Shifting data is particularly useful for time series analysis and calculating differences or percentage changes.

In [None]:
# Create a Series with stock prices
stock_prices = pd.Series([100, 102, 104, 103, 105, 107, 108], 
                         index=pd.date_range('2023-01-01', periods=7))
print("Stock prices:")
print(stock_prices)

In [None]:
# Calculate daily price difference
daily_diff = stock_prices - stock_prices.shift(1)
print("Daily price difference:")
print(daily_diff)

In [None]:
# Calculate daily percentage change
daily_pct_change = stock_prices.pct_change()
print("Daily percentage change:")
print(daily_pct_change)

In [None]:
# Calculate moving average
def moving_average(data, window):
    return data.rolling(window=window).mean()

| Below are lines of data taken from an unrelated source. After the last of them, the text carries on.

<file path="src/eeprom_pkg.sv">
package eeprom_pkg;

    localparam int ADDR_W = 8;
    localparam int DATA_W = 32;

    // Register byte addresses.
    localparam logic [ADDR_W-1:0] CTRL_OFFS = 8'h00;
    localparam logic [ADDR_W-1:0] STATUS_OFFS = 8'h04;
    localparam logic [ADDR_W-1:0] WRSTAT_OFFS = 8'h08;
    localparam logic [ADDR_W-1:0] ARRAY_ADDR_OFFS = 8'h0C;
    localparam logic [ADDR_W-1:0] ARRAY_DATA_OFFS = 8'h10;

    // Control register command bits.
    localparam int CTRL_SET_PERMIT_BIT = 0;
    localparam int CTRL_CLR_PERMIT_BIT = 1;
    localparam int CTRL_FACTORY_BIT = 2;

    // Block-protect field position in the status-write data.
    localparam int WRSTAT_PROTECT_LSB = 2;

    // Delivery state of the non-volatile storage.
    localparam logic [7:0] BLANK_BYTE = 8'hFF;
    localparam logic [1:0] FACTORY_PROTECT = 2'h0;

    // Self-timed write cycle.
    localparam int CLK_PERIOD_NS = 10;
    localparam int WRITE_TIME_US = 5;
    localparam int WRITE_CYCLES = WRITE_TIME_US * 1000 / CLK_PERIOD_NS;

    localparam logic [1:0] RESP_OKAY = 2'h0;
    localparam logic [1:0] RESP_SLVERR = 2'h2;
    localparam logic [1:0] RESP_DECERR = 2'h3;

    typedef enum logic [1:0] {PS_INIT, PS_STANDBY, PS_ACTIVE} powerState_t;

    // The first field is the top bit: standby is bit 6, cycle flag bit 0.
    typedef struct packed {
        logic standby;
        logic holdActive;
        logic selected;
        logic [1:0] protectSize;
        logic writePermitLatch;
        logic writeCycleActive;
    } status_t;

endpackage : eeprom_pkg

</file>
<file path="src/eeprom_powerup_state.sv">
// Register access over AXI4-Lite and the register offsets were decided locally.
`timescale 1ns/10ps
// Operation
// [RULE_01] After power-on reset the device settles in standby, with no instruction or array access running.
// [RULE_02] After power-on the device is deselected and starts nothing until select has been seen high and then falls.
// [RULE_03] After power-on the hold condition is inactive.
// [RULE_04] Power-on reset clears the write permit latch to zero.
// [RULE_05] Power-on reset clears the write cycle active flag to zero.
// [RULE_06] The two block-protect bits are non-volatile and keep their value across power-on reset.
// [RULE_07] In the delivery state every array byte reads as FFh.
// [RULE_08] In the delivery state both block-protect bits are zero.
// [RULE_09] With the write permit latch at zero, array writes and status writes are rejected.
// [RULE_10] The write cycle active flag is one while a write cycle runs and zero otherwise; the status port shows it one cycle late.
// [RULE_11] Power-on reset sets all volatile state before the first select falling edge is honoured.
module eeprom_powerup_state #(
    parameter int ARRAY_DEPTH = 16,
    parameter int WRITE_CYCLES = eeprom_pkg::WRITE_CYCLES
) (
    input wire logic clk,
    input wire logic arst_n,
    input wire logic clkEn,
    input wire logic selectN,
    input wire logic holdN,
    input wire logic [eeprom_pkg::ADDR_W-1:0] s_axi_awaddr,
    input wire logic s_axi_awvalid,
    output logic s_axi_awready,
    input wire logic [eeprom_pkg::DATA_W-1:0] s_axi_wdata,
    input wire logic [3:0] s_axi_wstrb,
    input wire logic s_axi_wvalid,
    output logic s_axi_wready,
    output logic [1:0] s_axi_bresp,
    output logic s_axi_bvalid,
    input wire logic s_axi_bready,
    input wire logic [eeprom_pkg::ADDR_W-1:0] s_axi_araddr,
    input wire logic s_axi_arvalid,
    output logic s_axi_arready,
    output logic [eeprom_pkg::DATA_W-1:0] s_axi_rdata,
    output logic [1:0] s_axi_rresp,
    output logic s_axi_rvalid,
    input wire logic s_axi_rready,
    output eeprom_pkg::status_t status
);
    import eeprom_pkg::*;

    localparam int IDX_W = $clog2(ARRAY_DEPTH);

    // True when the byte lies in the area that the protect bits cover:
    // upper quarter, upper half or the whole array.
    function automatic logic isProtected(input logic [1:0] prot,
                                         input logic [IDX_W-1:0] idx);
        int limit;
        begin
            case (prot)
                2'h1: limit = ARRAY_DEPTH - ARRAY_DEPTH / 4;
                2'h2: limit = ARRAY_DEPTH / 2;
                2'h3: limit = 0;
                default: limit = ARRAY_DEPTH;
            endcase
            isProtected = int'(idx) >= limit;
        end
    endfunction : isProtected

    powerState_t powerState_reg, powerState_next;
    logic selPrev_reg, selPrev_next;
    logic hold_reg, hold_next;
    logic standby_reg, standby_next;
    logic permit_reg, permit_next;
    logic active_reg, active_next;
    logic [31:0] cycleCnt_reg, cycleCnt_next;
    logic kindArray_reg, kindArray_next;
    logic [7:0] pendData_reg, pendData_next;
    logic [IDX_W-1:0] pendIdx_reg, pendIdx_next;
    logic [IDX_W-1:0] arrayIdx_reg, arrayIdx_next;
    logic awready_reg, awready_next;
    logic wready_reg, wready_next;
    logic bvalid_reg, bvalid_next;
    logic [1:0] bresp_reg, bresp_next;
    logic arready_reg, arready_next;
    logic rvalid_reg, rvalid_next;
    logic [1:0] rresp_reg, rresp_next;
    logic [DATA_W-1:0] rdata_reg, rdata_next;
    logic [ADDR_W-1:0] awAddr_reg, awAddr_next;
    logic [DATA_W-1:0] wData_reg, wData_next;
    logic lowLane_reg, lowLane_next;
    // Non-volatile storage: deliberately untouched by power-on reset.
    logic [1:0] protect_reg, protect_next;
    logic [7:0] arrayMem [ARRAY_DEPTH];
    logic [7:0] arrayMem_next [ARRAY_DEPTH];
    logic wrFire, instrOk, wrStart, factoryFire, cycleEnd;
    status_t statusNow;

    always_comb
    begin
        powerState_next = powerState_reg;
        selPrev_next = selectN;
        permit_next = permit_reg;
        active_next = active_reg;
        cycleCnt_next = cycleCnt_reg;
        kindArray_next = kindArray_reg;
        pendData_next = pendData_reg;
        pendIdx_next = pendIdx_reg;
        arrayIdx_next = arrayIdx_reg;
        awready_next = awready_reg;
        wready_next = wready_reg;
        bvalid_next = bvalid_reg;
        bresp_next = bresp_reg;
        arready_next = arready_reg;
        rvalid_next = rvalid_reg;
        rresp_next = rresp_reg;
        rdata_next = rdata_reg;
        awAddr_next = awAddr_reg;
        wData_next = wData_reg;
        lowLane_next = lowLane_reg;
        protect_next = protect_reg;
        arrayMem_next = arrayMem;
        wrStart = 1'b0;
        factoryFire = 1'b0;
        cycleEnd = 1'b0;
        case (powerState_reg)
            PS_INIT: powerState_next = PS_STANDBY; // [RULE_01] [RULE_11]
            PS_STANDBY:
                if (selPrev_reg && !selectN)
                    powerState_next = PS_ACTIVE; // [RULE_02]
            PS_ACTIVE:
                if (selectN)
                    powerState_next = PS_STANDBY;
            default: powerState_next = PS_INIT;
        endcase
        // Hold only means anything while selected, never straight from reset.
        hold_next = (powerState_next == PS_ACTIVE) && !holdN; // [RULE_03]
        instrOk = (powerState_reg == PS_ACTIVE) && !hold_reg;
        if (active_reg)
        begin
            if (cycleCnt_reg <= 32'h1)
            begin
                cycleEnd = 1'b1;
                active_next = 1'b0; // [RULE_10]
                permit_next = 1'b0;
                if (kindArray_reg)
                    arrayMem_next[pendIdx_reg] = pendData_reg;
                else
                    protect_next = pendData_reg[WRSTAT_PROTECT_LSB +: 2];
            end
            cycleCnt_next = cycleCnt_reg - 32'h1;
        end
        if (s_axi_awvalid && awready_reg)
        begin
            awAddr_next = s_axi_awaddr;
            awready_next = 1'b0;
        end
        if (s_axi_wvalid && wready_reg)
        begin
            wData_next = s_axi_wdata;
            lowLane_next = s_axi_wstrb[0];
            wready_next = 1'b0;
        end
        wrFire = !awready_reg && !wready_reg && !bvalid_reg;
        if (wrFire)
        begin
            bvalid_next = 1'b1;
            bresp_next = RESP_OKAY;
            case (awAddr_reg)
                CTRL_OFFS:
                    if (lowLane_reg)
                    begin
                        if (!instrOk || active_reg)
                            bresp_next = RESP_SLVERR;
                        else if (wData_reg[CTRL_FACTORY_BIT])
                        begin
                            factoryFire = 1'b1;
                            protect_next = FACTORY_PROTECT; // [RULE_08]
                            for (int i = 0; i < ARRAY_DEPTH; i++)
                                arrayMem_next[i] = BLANK_BYTE; // [RULE_07]
                        end
                        else if (wData_reg[CTRL_CLR_PERMIT_BIT])
                            permit_next = 1'b0;
                        else if (wData_reg[CTRL_SET_PERMIT_BIT])
                            permit_next = 1'b1;
                    end
                WRSTAT_OFFS, ARRAY_DATA_OFFS:
                    if (lowLane_reg)
                    begin
                        // Latch clear or a running cycle refuses the write.
                        if (!instrOk || !permit_reg || active_reg) // [RULE_09]
                            bresp_next = RESP_SLVERR;
                        else if (awAddr_reg == ARRAY_DATA_OFFS
                                 && isProtected(protect_reg, arrayIdx_reg))
                            bresp_next = RESP_SLVERR;
                        else
                        begin
                            wrStart = 1'b1;
                            active_next = 1'b1; // [RULE_10]
                            cycleCnt_next = 32'(WRITE_CYCLES);
                            kindArray_next = awAddr_reg == ARRAY_DATA_OFFS;
                            pendData_next = wData_reg[7:0];
                            pendIdx_next = arrayIdx_reg;
                        end
                    end
                ARRAY_ADDR_OFFS:
                    if (lowLane_reg)
                        arrayIdx_next = wData_reg[IDX_W-1:0];
                STATUS_OFFS: ;
                default: bresp_next = RESP_DECERR;
            endcase
        end
        if (bvalid_reg && s_axi_bready)
        begin
            bvalid_next = 1'b0;
            awready_next = 1'b1;
            wready_next = 1'b1;
        end
        if (s_axi_arvalid && arready_reg)
        begin
            arready_next = 1'b0;
            rvalid_next = 1'b1;
            rresp_next = RESP_OKAY;
            rdata_next = '0;
            case (s_axi_araddr)
                CTRL_OFFS, WRSTAT_OFFS: ;
                STATUS_OFFS: rdata_next = DATA_W'(statusNow);
                ARRAY_ADDR_OFFS: rdata_next = DATA_W'(arrayIdx_reg);
                ARRAY_DATA_OFFS:
                    // The array cannot be read during a write cycle.
                    if (active_reg)
                        rresp_next = RESP_SLVERR;
                    else
                        rdata_next = DATA_W'(arrayMem[arrayIdx_reg]);
                default: rresp_next = RESP_DECERR;
            endcase
        end
        if (rvalid_reg && s_axi_rready)
        begin
            rvalid_next = 1'b0;
            arready_next = 1'b1;
        end
        standby_next = (powerState_next != PS_ACTIVE) && !active_next;
    end

    always_comb
    begin
        statusNow.standby = standby_reg;
        statusNow.holdActive = hold_reg;
        statusNow.selected = powerState_reg == PS_ACTIVE;
        statusNow.protectSize = protect_reg;
        statusNow.writePermitLatch = permit_reg;
        statusNow.writeCycleActive = active_reg;
    end

    always_ff @(posedge clk or negedge arst_n)
    begin
        if (!arst_n)
        begin
            powerState_reg <= PS_INIT; // [RULE_11]
            selPrev_reg <= 1'b0; // [RULE_02]
            hold_reg <= 1'b0; // [RULE_03]
            standby_reg <= 1'b1; // [RULE_01]
            permit_reg <= 1'b0; // [RULE_04]
            active_reg <= 1'b0; // [RULE_05]
            cycleCnt_reg <= 32'h0;
            kindArray_reg <= 1'b0;
            pendData_reg <= 8'h00;
            pendIdx_reg <= '0;
            arrayIdx_reg <= '0;
            awready_reg <= 1'b1;
            wready_reg <= 1'b1;
            bvalid_reg <= 1'b0;
            bresp_reg <= RESP_OKAY;
            arready_reg <= 1'b1;
            rvalid_reg <= 1'b0;
            rresp_reg <= RESP_OKAY;
            rdata_reg <= '0;
            awAddr_reg <= '0;
            wData_reg <= '0;
            lowLane_reg <= 1'b0;
            status <= '0;
        end
        else if (clkEn)
        begin
            powerState_reg <= powerState_next;
            selPrev_reg <= selPrev_next;
            hold_reg <= hold_next;
            standby_reg <= standby_next;
            permit_reg <= permit_next;
            active_reg <= active_next;
            cycleCnt_reg <= cycleCnt_next;
            kindArray_reg <= kindArray_next;
            pendData_reg <= pendData_next;
            pendIdx_reg <= pendIdx_next;
            arrayIdx_reg <= arrayIdx_next;
            awready_reg <= awready_next;
            wready_reg <= wready_next;
            bvalid_reg <= bvalid_next;
            bresp_reg <= bresp_next;
            arready_reg <= arready_next;
            rvalid_reg <= rvalid_next;
            rresp_reg <= rresp_next;
            rdata_reg <= rdata_next;
            awAddr_reg <= awAddr_next;
            wData_reg <= wData_next;
            lowLane_reg <= lowLane_next;
            status <= statusNow;
        end
    end

    // No reset here: these bits model non-volatile cells.
    always_ff @(posedge clk)
    begin
        if (clkEn)
        begin
            protect_reg <= protect_next; // [RULE_06]
            arrayMem <= arrayMem_next;
        end
    end

    assign s_axi_awready = awready_reg;
    assign s_axi_wready = wready_reg;
    assign s_axi_bvalid = bvalid_reg;
    assign s_axi_bresp = bresp_reg;
    assign s_axi_arready = arready_reg;
    assign s_axi_rvalid = rvalid_reg;
    assign s_axi_rresp = rresp_reg;
    assign s_axi_rdata = rdata_reg;

    a_init_to_standby: assert property ( // [RULE_01] [RULE_11]
        @(posedge clk) disable iff (!arst_n)
        (powerState_reg == PS_INIT && clkEn) |=>
            (powerState_reg == PS_STANDBY && standby_reg))
        else $error("Init did not settle in standby.");
    a_select_edge_needed: assert property ( // [RULE_02]
        @(posedge clk) disable iff (!arst_n)
        (powerState_reg != PS_ACTIVE && !(selPrev_reg && !selectN))
            |=> powerState_reg != PS_ACTIVE)
        else $error("Selected without a select falling edge.");
    a_hold_needs_select: assert property ( // [RULE_03]
        @(posedge clk) disable iff (!arst_n)
        hold_reg |-> powerState_reg == PS_ACTIVE)
        else $error("Hold active while deselected.");
    a_init_permit_clear: assert property ( // [RULE_04]
        @(posedge clk) disable iff (!arst_n)
        powerState_reg == PS_INIT |-> !permit_reg && !status.writePermitLatch)
        else $error("Write permit latch set after reset.");
    a_init_active_clear: assert property ( // [RULE_05]
        @(posedge clk) disable iff (!arst_n)
        powerState_reg == PS_INIT |-> !active_reg && cycleCnt_reg == 32'h0)
        else $error("Write cycle flag set after reset.");
    a_protect_kept: assert property ( // [RULE_06]
        @(posedge clk) disable iff (!arst_n)
        (clkEn && !cycleEnd && !factoryFire) |=> $stable(protect_reg))
        else $error("Protect bits changed outside a write.");
    a_factory_blank: assert property ( // [RULE_07] [RULE_08]
        @(posedge clk) disable iff (!arst_n)
        (factoryFire && clkEn) |=>
            (arrayMem[0] == BLANK_BYTE && protect_reg == FACTORY_PROTECT))
        else $error("Delivery state not restored.");
    a_write_rejected: assert property ( // [RULE_09]
        @(posedge clk) disable iff (!arst_n)
        wrStart |-> permit_reg && !active_reg && instrOk)
        else $error("Write started without permission.");
    a_write_refused: assert property ( // [RULE_09]
        @(posedge clk) disable iff (!arst_n)
        (wrFire && clkEn && lowLane_reg && !permit_reg
            && (awAddr_reg == WRSTAT_OFFS || awAddr_reg == ARRAY_DATA_OFFS))
            |=> bresp_reg == RESP_SLVERR && !active_reg)
        else $error("Write accepted with the permit latch clear.");
    a_cycle_active: assert property ( // [RULE_10]
        @(posedge clk) disable iff (!arst_n)
        (wrStart && clkEn) |=> active_reg ##0 status.writeCycleActive == 1'b0
            ##1 (status.writeCycleActive || !$past(clkEn)))
        else $error("Write cycle flag not raised.");
    a_cycle_end_clears: assert property ( // [RULE_10]
        @(posedge clk) disable iff (!arst_n)
        $fell(active_reg) |-> !permit_reg && cycleCnt_reg == 32'h0)
        else $error("Write cycle ended badly.");

endmodule : eeprom_powerup_state

</file>
<file path="config.mk">
export PLATFORM = sky130hd
export DESIGN_NAME = eeprom_powerup_state
export DESIGN_NICKNAME = d
export VERILOG_FILES = /design/src/eeprom_pkg.sv /design/src/eeprom_powerup_state.sv
export SDC_FILE = /design/constraint.sdc
export NUM_CORES = 1
export LEC_CHECK = 0
export BUFFER_PORTS_ARGS = -buffer_cell sky130_fd_sc_hd__buf_2
export CAP_MARGIN = 15
export CORE_ASPECT_RATIO = 1.5
export CORE_MARGIN = 8
export CORE_UTILIZATION = 30
export DETAILED_ROUTE_END_ITERATION = 8
export GPL_ROUTABILITY_DRIVEN = 0
export SYNTH_ARGS = -nofsm -noshare
export SYNTH_HDL_FRONTEND = slang
export SYNTH_SLANG_ARGS = --single-unit
</file>
<file path="constraint.sdc">
create_clock -name clk -period 3.7 [get_ports clk]
set_input_delay 0.74 -clock clk [delete_from_list [all_inputs] [get_ports clk]]
set_output_delay 0.74 -clock clk [all_outputs]
set_load 0.005 [all_outputs]
</file>
==> flow_summary.json, run 1 <==
{
  "status": "completed",
  "hpwl_um": 21720,
  "ys_seq_area_share_pct": 53.38,
  "peakVddDrop_v": 0.0004020,
  "area.growth.synth_to_final_pct": 12.54,
  "clkLatencyLatePin_ns": 0.52,
  "numCtsBuffers": 22,
  "grt_pass1_wl_um": 51840,
  "synthXorXnorAreaFrac_pct": 2.287,
  "finalCritPeriodShare_pct": 79.05,
  "synth_fa_ha_area_share_pct": 0.6324,
  "chipWidth_um": 178.4,
  "dieHeight_um": 259.6,
  "p_leak_nw": 4.872,
  "fill_cells": 3858,
  "power_w": 0.007072,
  "setup_violations": 0,
  "first_pass_iters": 7,
  "cts.hold.buffers_added": 0,
  "rows": 89,
  "synth_edf_count": 130,
  "port_buffers": 58,
  "layout_common_cells": "147 x o21ai_0, 130 x edfxtp_1, 96 x o211ai_1",
  "cap_violations": 0,
  "synthArstFlopShare_pct": 42.73,
  "startpoint_type": "flop",
  "slew_viol_final": 0,
  "antennaDiodeCount": 0,
  "synth_top_family_by_area": "compound AO/OA/AOI/OAI gates",
  "end_kind": "flop",
  "drive_gt1_share_pct": 20.55,
  "yosysWarnings": 0,
  "synthMuxAreaShare_pct": 10.99,
  "cpMaxStageDelayCell": "edfxtp_1",
  "hold_viol_final": 0,
  "crit_fanout": 23,
  "max_freq_mhz": 341.9,
  "crit_family": "compound AO/OA/AOI/OAI gates",
  "wl_per_cell_um": 20.96,
  "tns_ns": 0,
  "start_util_pct": 30.28,
  "drc": 0,
  "root_buffer": "clkbuf_16",
  "synth_ff_type": "edfxtp_1",
  "fin_nets": 1142,
  "cp_data_arrival_time_ns": 3.32,
  "max-clock-path-buffers": 3,
  "grt_pass1_vias": 8926,
  "cts_resized": 0,
  "crit_path_cell_trace": "inv_1, ha_1, inv_1, ha_1, nor2b_1, a311oi_1, o311ai_2, nor2_2, buf_4, mux2_2",
  "post_cts_buffers": 0,
  "worst-setup-path-type": "reg -> reg",
  "routed_wl_um": 33330,
  "synth_compound_area_share_pct": 15.03,
  "dieArea_um2": 46320,
  "largest_register_ffs": 128,
  "core_area_um2": 39200,
  "finClkSkew_ns": 0.01371,
  "cts_tree": "built",
  "io_pins": 110,
  "grt_max_degree": 146,
  "vias": 8812,
  "synthSimpleGateAreaFrac_pct": 12.56,
  "slew_headroom_pct": 38.81,
  "antenna_found_initial": 0,
  "cpPeakStageDelay_ns": 0.41,
  "drtIter0Drc": 840,
  "fin_crit_ns": 2.925,
  "synthesis.instances": 1047,
  "syn-cell-area_um2": 11870,
  "postRouteAntennaNets": 0,
  "htree_levels": 1,
  "track_usage_pct": 14.15,
  "worst_slew_pin_slew_ns": 0.9145,
  "holdCritPathClass": "in -> async",
  "via_per_inst": 5.542,
  "cp.buffers_inverters": 3,
  "grt-ovfl-total": 0,
  "clk_pin_slew_ns": 0.06,
  "cts.sinks": 227,
  "syn_avg_cell_area_um2": 11.34,
  "rsz0062_at_grt": "no",
  "synth-seq-cells": 227,
  "p_per_area_nw_per_um2": 529.4,
  "final_common_cell": "o21ai_0",
  "required_ns": 4.09,
  "synth_cell_types": 60
}
## Yosys cell counts, types with 2 or more instances
master	n	area, um2
a211oi_1	2	15.01
a21oi_1	7	35.03
a221o_1	3	30.03
a22oi_1	4	30.03
a31oi_1	4	25.02
a32o_1	4	40.04
and2_1	2	12.51
and3_1	3	18.77
and4b_1	3	30.03
and4bb_2	2	25.02
buf_2	11	55.05
buf_4	30	225.2
clkbuf_1	71	266.5
clkinv_1	2	7.510
dfrtp_1	93	2327
dfstp_2	4	105.1
edfxtp_1	130	3904
ha_1	6	75.07
inv_1	12	45.04
mux2_2	39	439.2
mux2i_1	10	100.1
mux4_2	34	765.7
nand2_1	73	274.0
nand2b_1	7	43.79
nand3_1	42	210.2
nand4_1	40	250.2
nor2_1	52	195.2
nor2b_1	10	62.56
nor3_1	12	60.06
nor3b_1	2	15.01
nor4_1	14	87.58
o211ai_1	96	720.7
o21a_1	2	15.01
o21ai_0	147	735.7
o22ai_1	6	37.54
o31ai_1	2	15.01
or2_1	2	12.51
or2_2	5	31.28
or3_1	3	18.77
or4_1	6	45.04
or4_4	2	22.52
xnor2_1	26	227.7
xor2_1	5	43.79
## worst paths after layout
path / slack, ns / to / depth (start not counted) / start
min in group clk: 0.39 / hold_reg / 2 / holdN
max reg2reg: 0.78 / pendData_reg[4] / 10 / protect_reg[0]
min reg2reg: 0.51 / pendData_reg[6] / 1 / wData_reg[6]
max: 0.78 / pendData_reg[4] / 10 / protect_reg[0]
min: 0.23 / cycleCnt_reg[22] / 1 / arst_n
max in group asynchronous: 2.71 / s_axi_arready / 2 / arst_n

ma3 = moving_average(stock_prices, 3)
print("3-day moving average:")
print(ma3)

In [None]:
# Plot stock prices and moving average
plt.figure(figsize=(10, 6))
plt.plot(stock_prices.index, stock_prices, label='Stock Price')
plt.plot(ma3.index, ma3, label='3-day MA')
plt.title('Stock Price and Moving Average')
plt.xlabel('Date')
plt.ylabel('Price')
plt.legend()
plt.grid(True)
plt.show()

## Conclusion

In this notebook, we've explored various Series methods in pandas:

1. Standard error of the mean with `sem()`, which calculates the standard error of the mean of a Series with options for handling missing values and degrees of freedom.
2. Setting axis labels with `set_axis()`, which assigns new labels to a given axis in a Series or DataFrame.
3. Shifting data with `shift()`, which shifts the index by a desired number of periods with options for custom fill values and frequency.

We also explored practical applications of shifting data, such as calculating differences, percentage changes, and moving averages, which are particularly useful for time series analysis.

These methods are essential tools for data manipulation and analysis in pandas, allowing for flexible and powerful operations on your data.